### Activity
The answer should consist of each line from the data below that includes "count".

[Stored items]
***
**src/rtl/lfsr_period_engine.sv**
```systemverilog
// Fibonacci LFSR with runtime seed/taps, free-run or single-step advance,
// zero-state lockup recovery and measurement of the period back to a reference state.
module lfsr_period_engine #(
    parameter int              BITS         = 8,
    parameter int              TICKS        = 1000,
    parameter logic [BITS-1:0] DEFAULT_TAPS = 8'hB8
) (
    input  logic            clk,
    input  logic            reset,
    input  logic            load_seed_i,
    input  logic            load_taps_i,
    input  logic [BITS-1:0] data_i,
    input  logic            run_i,
    input  logic            step_i,
    output logic [BITS-1:0] state_o,
    output logic            step_o,
    output logic [BITS-1:0] period_o,
    output logic            period_valid_o,
    output logic            lockup_o
);

    localparam int              PW         = (TICKS > 1) ? $clog2(TICKS) : 1;
    localparam logic [PW-1:0]   PRESC_LAST = PW'(TICKS - 1);
    localparam logic [BITS-1:0] ONE        = BITS'(1);
    localparam logic [BITS-1:0] ALL_ONES   = '1;

    logic [BITS-1:0] taps;
    logic [BITS-1:0] ref_state;
    logic [BITS-1:0] count;
    logic [PW-1:0]   prescaler;
    logic            step_d;

    logic            fb;
    logic [BITS-1:0] next_raw;
    logic [BITS-1:0] next_state;
    logic [BITS-1:0] seed_val;
    logic            load;
    logic            step_event;

    always_comb begin
        fb         = ^(state_o & taps);
        next_raw   = {state_o[BITS-2:0], fb};
        next_state = (next_raw == '0) ? ONE : next_raw;
        seed_val   = (data_i == '0) ? ONE : data_i;
        load       = load_seed_i | load_taps_i;
        step_event = run_i ? (prescaler == PRESC_LAST) : (step_i & ~step_d);
    end

    // NOTE: all state is updated with non-blocking assignments so every branch below
    // reads the pre-edge values, regardless of statement order.
    always_ff @(posedge clk) begin
        if (reset) begin
            state_o        <= ONE;
            taps           <= DEFAULT_TAPS;
            ref_state      <= ONE;
            count          <= '0;
            period_o       <= '0;
            period_valid_o <= 1'b0;
            lockup_o       <= 1'b0;
            step_o         <= 1'b0;
            prescaler      <= '0;
            step_d         <= 1'b0;
        end else begin
            step_d <= step_i;
            step_o <= 1'b0;
            if (load) begin
                // A load restarts the measurement from the state that will be visible next cycle.
                prescaler      <= '0;
                count          <= '0;
                period_valid_o <= 1'b0;
                lockup_o       <= 1'b0;
                if (load_taps_i)
                    taps <= data_i;
                if (load_seed_i) begin
                    state_o   <= seed_val;
                    ref_state <= seed_val;
                end else begin
                    ref_state <= state_o;
                end
            end else begin
                if (run_i)
                    prescaler <= (prescaler == PRESC_LAST) ? '0 : prescaler + PW'(1);
                else
                    prescaler <= '0;

                if (step_event) begin
                    step_o  <= 1'b1;
                    state_o <= next_state;
                    if (next_raw == '0)
                        lockup_o <= 1'b1;
                    if (next_state == ref_state) begin
                        period_o       <= (count == ALL_ONES) ? ALL_ONES : count + ONE;
                        period_valid_o <= 1'b1;
                        count          <= '0;
                    end else if (count != ALL_ONES) begin
                        count <= count + ONE;
                    end
                end
            end
        end
    end

endmodule

```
***
### Answer
    logic [BITS-1:0] count;
            count          <= '0;
                count          <= '0;
                        period_o       <= (count == ALL_ONES) ? ALL_ONES : count + ONE;
                        count          <= '0;
                    end else if (count != ALL_ONES) begin
                        count <= count + ONE;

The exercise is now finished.